- **What you have to do**: Copy out each line of the data below in which "downstream" appears.

- **Data to use**:
BEGIN

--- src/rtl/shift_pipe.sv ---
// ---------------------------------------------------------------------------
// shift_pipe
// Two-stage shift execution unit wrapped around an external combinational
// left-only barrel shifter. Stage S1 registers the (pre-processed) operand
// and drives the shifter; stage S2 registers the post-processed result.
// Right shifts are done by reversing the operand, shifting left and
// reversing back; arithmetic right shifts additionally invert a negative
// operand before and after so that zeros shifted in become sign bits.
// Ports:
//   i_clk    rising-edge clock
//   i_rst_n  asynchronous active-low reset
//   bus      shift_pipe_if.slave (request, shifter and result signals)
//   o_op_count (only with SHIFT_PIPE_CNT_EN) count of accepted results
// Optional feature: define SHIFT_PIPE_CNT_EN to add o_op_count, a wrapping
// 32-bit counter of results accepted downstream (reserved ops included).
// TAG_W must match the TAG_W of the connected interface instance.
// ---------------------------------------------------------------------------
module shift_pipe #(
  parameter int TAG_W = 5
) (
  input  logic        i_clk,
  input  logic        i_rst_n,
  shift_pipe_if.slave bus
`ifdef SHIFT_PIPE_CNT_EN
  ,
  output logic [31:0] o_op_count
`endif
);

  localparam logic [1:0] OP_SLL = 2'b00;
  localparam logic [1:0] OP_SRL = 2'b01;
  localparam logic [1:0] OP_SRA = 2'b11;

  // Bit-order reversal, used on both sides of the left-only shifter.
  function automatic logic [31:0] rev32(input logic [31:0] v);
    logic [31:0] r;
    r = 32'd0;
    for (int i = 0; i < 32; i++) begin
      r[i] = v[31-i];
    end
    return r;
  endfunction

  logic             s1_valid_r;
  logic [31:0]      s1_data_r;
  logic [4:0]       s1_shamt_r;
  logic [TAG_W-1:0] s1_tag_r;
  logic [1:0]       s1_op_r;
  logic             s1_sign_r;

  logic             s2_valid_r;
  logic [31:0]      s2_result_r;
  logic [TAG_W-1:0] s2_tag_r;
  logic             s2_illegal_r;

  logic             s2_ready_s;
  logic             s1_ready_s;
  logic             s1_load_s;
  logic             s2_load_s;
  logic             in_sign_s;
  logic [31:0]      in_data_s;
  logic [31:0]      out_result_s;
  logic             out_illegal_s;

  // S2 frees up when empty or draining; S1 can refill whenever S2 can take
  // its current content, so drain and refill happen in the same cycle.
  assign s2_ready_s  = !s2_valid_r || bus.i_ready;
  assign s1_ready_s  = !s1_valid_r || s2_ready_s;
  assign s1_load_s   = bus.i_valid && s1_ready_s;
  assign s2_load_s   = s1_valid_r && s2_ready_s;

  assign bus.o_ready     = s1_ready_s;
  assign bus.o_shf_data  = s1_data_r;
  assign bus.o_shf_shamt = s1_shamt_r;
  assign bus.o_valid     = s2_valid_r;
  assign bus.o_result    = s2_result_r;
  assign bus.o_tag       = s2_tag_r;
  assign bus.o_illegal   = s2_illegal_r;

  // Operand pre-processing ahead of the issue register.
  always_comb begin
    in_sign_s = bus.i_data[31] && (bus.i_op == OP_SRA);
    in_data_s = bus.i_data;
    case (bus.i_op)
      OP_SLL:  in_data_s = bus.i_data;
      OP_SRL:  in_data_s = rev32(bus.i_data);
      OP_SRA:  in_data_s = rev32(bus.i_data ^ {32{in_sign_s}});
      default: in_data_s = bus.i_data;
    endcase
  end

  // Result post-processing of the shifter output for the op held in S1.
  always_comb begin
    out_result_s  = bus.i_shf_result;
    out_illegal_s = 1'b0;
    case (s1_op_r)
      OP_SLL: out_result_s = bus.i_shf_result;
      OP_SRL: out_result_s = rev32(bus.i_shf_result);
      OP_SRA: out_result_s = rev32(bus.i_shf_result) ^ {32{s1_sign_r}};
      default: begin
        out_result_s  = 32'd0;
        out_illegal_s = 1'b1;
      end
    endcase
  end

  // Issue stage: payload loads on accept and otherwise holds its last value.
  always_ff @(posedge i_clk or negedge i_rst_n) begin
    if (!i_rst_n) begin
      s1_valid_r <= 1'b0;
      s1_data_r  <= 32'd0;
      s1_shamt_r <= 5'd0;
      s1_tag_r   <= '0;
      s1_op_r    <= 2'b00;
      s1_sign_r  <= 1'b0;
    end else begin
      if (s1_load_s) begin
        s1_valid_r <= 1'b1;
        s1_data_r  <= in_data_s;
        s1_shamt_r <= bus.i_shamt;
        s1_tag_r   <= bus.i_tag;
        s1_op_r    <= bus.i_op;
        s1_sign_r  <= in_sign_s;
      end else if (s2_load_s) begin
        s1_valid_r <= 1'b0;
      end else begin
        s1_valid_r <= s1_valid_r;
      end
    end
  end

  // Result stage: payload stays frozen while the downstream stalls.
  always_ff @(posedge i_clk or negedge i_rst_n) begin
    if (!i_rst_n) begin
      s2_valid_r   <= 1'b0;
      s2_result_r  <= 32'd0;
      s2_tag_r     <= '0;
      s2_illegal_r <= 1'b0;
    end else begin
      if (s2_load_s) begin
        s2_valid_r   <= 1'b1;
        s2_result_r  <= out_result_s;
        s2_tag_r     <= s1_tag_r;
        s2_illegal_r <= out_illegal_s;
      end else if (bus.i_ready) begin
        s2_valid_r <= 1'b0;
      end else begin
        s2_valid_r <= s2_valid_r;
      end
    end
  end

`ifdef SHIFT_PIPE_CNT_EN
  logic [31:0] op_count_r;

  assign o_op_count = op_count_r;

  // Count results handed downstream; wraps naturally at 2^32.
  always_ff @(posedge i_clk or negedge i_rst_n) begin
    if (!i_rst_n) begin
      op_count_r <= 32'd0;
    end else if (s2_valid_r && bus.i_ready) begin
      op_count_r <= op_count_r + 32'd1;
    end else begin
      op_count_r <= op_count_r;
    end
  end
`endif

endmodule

END
BEGIN

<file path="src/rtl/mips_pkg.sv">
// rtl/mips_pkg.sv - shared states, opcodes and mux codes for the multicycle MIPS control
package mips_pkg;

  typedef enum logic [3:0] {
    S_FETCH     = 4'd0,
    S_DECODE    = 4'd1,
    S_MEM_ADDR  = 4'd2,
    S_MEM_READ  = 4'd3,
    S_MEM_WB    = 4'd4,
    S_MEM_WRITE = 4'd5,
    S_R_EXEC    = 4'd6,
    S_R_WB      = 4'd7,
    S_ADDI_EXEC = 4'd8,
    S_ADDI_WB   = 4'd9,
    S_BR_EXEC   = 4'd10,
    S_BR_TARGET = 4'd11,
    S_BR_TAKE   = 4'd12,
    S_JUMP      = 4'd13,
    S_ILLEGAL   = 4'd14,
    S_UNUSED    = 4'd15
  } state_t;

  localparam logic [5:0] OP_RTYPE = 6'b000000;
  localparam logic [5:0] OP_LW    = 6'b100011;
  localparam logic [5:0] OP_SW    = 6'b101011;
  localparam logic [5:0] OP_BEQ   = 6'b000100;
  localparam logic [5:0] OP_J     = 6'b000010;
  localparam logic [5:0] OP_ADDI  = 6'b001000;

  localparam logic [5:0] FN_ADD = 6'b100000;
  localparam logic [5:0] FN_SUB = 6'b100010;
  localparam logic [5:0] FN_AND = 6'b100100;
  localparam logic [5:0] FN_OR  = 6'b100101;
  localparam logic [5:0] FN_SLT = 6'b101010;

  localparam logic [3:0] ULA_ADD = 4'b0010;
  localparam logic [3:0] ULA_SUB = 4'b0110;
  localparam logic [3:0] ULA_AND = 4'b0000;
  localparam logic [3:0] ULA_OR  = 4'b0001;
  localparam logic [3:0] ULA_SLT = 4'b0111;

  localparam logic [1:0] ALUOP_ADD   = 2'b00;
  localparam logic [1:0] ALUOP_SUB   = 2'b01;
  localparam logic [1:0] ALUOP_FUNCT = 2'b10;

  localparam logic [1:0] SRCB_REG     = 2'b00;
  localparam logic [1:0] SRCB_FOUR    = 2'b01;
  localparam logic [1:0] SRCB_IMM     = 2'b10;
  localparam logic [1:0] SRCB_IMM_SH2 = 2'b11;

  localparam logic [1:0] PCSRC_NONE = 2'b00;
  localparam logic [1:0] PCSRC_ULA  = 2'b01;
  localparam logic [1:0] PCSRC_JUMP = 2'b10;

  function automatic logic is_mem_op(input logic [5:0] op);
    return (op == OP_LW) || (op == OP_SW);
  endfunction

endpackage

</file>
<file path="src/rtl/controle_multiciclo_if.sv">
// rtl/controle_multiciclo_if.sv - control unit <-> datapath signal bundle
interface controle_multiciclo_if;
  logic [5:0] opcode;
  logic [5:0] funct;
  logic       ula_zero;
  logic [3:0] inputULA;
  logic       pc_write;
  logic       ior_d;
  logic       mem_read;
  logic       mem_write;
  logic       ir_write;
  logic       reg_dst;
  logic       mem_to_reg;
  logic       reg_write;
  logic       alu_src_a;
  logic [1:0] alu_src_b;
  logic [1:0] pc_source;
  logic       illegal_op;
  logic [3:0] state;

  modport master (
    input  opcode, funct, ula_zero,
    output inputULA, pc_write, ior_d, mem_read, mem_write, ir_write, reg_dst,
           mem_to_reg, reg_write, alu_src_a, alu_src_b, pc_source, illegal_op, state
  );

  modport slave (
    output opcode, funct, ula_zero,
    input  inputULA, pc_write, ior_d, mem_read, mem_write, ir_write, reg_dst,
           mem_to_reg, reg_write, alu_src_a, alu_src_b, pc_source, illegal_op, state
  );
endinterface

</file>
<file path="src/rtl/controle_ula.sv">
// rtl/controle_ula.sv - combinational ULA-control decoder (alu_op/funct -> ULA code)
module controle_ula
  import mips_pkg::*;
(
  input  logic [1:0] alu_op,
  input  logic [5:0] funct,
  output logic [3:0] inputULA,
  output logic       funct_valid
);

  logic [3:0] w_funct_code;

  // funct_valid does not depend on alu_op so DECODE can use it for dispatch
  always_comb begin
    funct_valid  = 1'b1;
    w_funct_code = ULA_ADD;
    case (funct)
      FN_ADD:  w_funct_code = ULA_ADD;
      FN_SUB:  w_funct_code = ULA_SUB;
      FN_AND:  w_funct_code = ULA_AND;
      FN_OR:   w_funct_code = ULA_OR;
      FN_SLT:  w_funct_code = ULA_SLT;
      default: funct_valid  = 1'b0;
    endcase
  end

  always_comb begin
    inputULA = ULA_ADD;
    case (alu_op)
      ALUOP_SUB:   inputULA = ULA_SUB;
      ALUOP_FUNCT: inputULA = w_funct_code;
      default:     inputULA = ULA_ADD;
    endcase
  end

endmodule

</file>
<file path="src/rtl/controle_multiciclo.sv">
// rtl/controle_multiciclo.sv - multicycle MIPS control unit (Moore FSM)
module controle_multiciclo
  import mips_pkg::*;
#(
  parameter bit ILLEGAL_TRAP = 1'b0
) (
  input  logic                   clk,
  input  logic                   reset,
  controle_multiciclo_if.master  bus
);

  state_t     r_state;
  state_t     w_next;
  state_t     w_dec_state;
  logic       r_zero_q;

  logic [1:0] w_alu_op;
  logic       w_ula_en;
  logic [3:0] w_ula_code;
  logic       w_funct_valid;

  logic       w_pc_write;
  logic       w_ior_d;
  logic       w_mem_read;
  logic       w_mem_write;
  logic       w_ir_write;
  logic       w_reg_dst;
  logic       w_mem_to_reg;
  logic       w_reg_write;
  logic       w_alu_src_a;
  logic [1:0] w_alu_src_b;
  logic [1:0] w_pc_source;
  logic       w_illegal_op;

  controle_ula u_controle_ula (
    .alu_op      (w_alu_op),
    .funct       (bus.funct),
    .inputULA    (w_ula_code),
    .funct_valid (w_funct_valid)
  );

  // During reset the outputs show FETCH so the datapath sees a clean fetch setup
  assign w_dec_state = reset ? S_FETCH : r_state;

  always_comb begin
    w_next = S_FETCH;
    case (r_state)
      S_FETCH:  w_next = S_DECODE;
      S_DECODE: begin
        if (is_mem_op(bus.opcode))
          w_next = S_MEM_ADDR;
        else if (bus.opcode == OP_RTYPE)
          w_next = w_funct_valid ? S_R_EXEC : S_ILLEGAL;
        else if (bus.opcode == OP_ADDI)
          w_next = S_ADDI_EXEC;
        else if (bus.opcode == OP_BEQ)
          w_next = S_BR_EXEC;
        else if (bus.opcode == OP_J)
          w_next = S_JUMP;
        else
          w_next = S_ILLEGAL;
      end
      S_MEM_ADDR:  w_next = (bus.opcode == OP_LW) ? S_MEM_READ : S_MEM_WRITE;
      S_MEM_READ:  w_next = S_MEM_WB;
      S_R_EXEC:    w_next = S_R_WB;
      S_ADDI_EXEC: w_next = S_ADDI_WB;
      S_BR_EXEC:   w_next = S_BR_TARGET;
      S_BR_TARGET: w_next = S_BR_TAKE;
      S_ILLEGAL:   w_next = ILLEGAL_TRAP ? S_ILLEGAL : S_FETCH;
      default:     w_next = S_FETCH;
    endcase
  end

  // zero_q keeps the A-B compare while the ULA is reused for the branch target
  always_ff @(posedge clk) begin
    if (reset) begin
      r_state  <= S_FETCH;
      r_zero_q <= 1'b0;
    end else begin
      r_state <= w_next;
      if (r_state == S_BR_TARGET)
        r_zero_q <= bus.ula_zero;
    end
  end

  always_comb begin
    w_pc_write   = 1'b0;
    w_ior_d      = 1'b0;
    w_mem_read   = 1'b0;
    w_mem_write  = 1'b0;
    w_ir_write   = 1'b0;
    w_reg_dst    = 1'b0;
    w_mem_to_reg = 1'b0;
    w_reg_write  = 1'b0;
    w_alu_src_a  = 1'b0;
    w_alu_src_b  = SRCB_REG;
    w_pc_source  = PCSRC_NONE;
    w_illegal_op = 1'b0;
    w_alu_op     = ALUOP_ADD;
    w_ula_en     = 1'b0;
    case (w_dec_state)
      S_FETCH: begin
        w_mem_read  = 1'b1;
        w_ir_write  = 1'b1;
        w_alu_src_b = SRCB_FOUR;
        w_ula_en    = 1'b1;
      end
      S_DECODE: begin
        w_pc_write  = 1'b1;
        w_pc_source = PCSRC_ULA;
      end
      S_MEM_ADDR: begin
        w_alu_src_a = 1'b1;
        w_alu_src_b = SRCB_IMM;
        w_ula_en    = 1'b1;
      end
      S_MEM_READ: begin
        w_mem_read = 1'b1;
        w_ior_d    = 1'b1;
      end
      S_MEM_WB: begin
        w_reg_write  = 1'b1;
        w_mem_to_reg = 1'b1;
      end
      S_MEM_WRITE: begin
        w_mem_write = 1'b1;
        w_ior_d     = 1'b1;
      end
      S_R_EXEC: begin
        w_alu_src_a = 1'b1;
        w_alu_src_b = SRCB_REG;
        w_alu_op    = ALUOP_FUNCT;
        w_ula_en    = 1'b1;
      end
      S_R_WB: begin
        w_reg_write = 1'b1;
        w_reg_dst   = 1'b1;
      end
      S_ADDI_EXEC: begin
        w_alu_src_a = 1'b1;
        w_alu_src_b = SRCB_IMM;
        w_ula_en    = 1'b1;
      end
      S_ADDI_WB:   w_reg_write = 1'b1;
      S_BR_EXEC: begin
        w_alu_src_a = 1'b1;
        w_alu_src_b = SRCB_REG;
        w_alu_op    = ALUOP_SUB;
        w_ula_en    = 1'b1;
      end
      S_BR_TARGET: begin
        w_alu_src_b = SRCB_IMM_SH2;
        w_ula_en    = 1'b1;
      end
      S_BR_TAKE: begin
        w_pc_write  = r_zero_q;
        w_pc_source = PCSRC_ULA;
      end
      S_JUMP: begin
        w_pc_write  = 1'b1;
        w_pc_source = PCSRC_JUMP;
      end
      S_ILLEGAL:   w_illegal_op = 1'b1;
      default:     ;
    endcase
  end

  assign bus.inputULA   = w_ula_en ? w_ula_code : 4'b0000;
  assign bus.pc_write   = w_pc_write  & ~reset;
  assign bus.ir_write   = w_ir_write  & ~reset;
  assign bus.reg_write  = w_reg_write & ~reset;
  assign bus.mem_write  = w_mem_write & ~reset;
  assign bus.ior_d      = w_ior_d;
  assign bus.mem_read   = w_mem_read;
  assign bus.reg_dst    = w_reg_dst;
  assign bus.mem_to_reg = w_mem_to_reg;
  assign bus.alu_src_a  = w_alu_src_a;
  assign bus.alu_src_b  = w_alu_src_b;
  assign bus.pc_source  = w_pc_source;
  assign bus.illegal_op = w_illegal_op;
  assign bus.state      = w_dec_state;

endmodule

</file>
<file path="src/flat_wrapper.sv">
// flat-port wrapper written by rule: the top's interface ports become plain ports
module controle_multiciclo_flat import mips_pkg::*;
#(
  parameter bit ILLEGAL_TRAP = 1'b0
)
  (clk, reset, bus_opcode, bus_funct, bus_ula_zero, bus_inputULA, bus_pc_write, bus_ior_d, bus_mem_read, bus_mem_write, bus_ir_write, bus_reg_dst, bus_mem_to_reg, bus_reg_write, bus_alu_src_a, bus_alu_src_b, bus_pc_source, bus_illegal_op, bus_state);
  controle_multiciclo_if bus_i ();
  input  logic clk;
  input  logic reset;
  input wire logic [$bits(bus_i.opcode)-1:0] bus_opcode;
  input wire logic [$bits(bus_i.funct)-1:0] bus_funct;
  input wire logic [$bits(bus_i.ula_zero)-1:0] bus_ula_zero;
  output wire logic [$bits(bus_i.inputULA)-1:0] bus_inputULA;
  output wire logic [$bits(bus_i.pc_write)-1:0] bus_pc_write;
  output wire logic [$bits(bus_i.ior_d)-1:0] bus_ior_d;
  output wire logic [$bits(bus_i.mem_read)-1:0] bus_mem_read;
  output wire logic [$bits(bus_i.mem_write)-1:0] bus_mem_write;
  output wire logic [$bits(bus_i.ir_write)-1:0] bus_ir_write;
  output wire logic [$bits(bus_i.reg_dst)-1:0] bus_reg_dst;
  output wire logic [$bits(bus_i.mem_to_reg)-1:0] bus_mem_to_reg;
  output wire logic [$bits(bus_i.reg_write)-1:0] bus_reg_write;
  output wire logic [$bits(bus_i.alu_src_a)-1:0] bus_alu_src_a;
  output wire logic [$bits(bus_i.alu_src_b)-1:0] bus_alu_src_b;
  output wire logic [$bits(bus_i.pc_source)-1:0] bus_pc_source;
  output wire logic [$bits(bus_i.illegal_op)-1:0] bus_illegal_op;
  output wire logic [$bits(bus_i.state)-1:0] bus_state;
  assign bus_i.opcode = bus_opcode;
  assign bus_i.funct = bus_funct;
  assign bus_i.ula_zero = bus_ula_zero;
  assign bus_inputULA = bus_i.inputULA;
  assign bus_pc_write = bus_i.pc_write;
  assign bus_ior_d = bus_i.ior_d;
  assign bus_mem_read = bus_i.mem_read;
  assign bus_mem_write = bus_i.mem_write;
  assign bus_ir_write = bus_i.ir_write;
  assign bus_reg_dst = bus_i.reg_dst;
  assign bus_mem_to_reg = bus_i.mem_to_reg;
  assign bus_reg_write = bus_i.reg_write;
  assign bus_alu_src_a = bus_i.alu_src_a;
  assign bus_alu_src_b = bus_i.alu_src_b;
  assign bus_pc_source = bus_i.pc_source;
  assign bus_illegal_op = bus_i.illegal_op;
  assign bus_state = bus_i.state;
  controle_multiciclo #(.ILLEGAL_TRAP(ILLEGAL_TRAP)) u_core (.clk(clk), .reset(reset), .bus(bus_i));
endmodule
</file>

END

- **Written response**:
// 32-bit counter of results accepted downstream (reserved ops included).
  // Result stage: payload stays frozen while the downstream stalls.
  // Count results handed downstream; wraps naturally at 2^32.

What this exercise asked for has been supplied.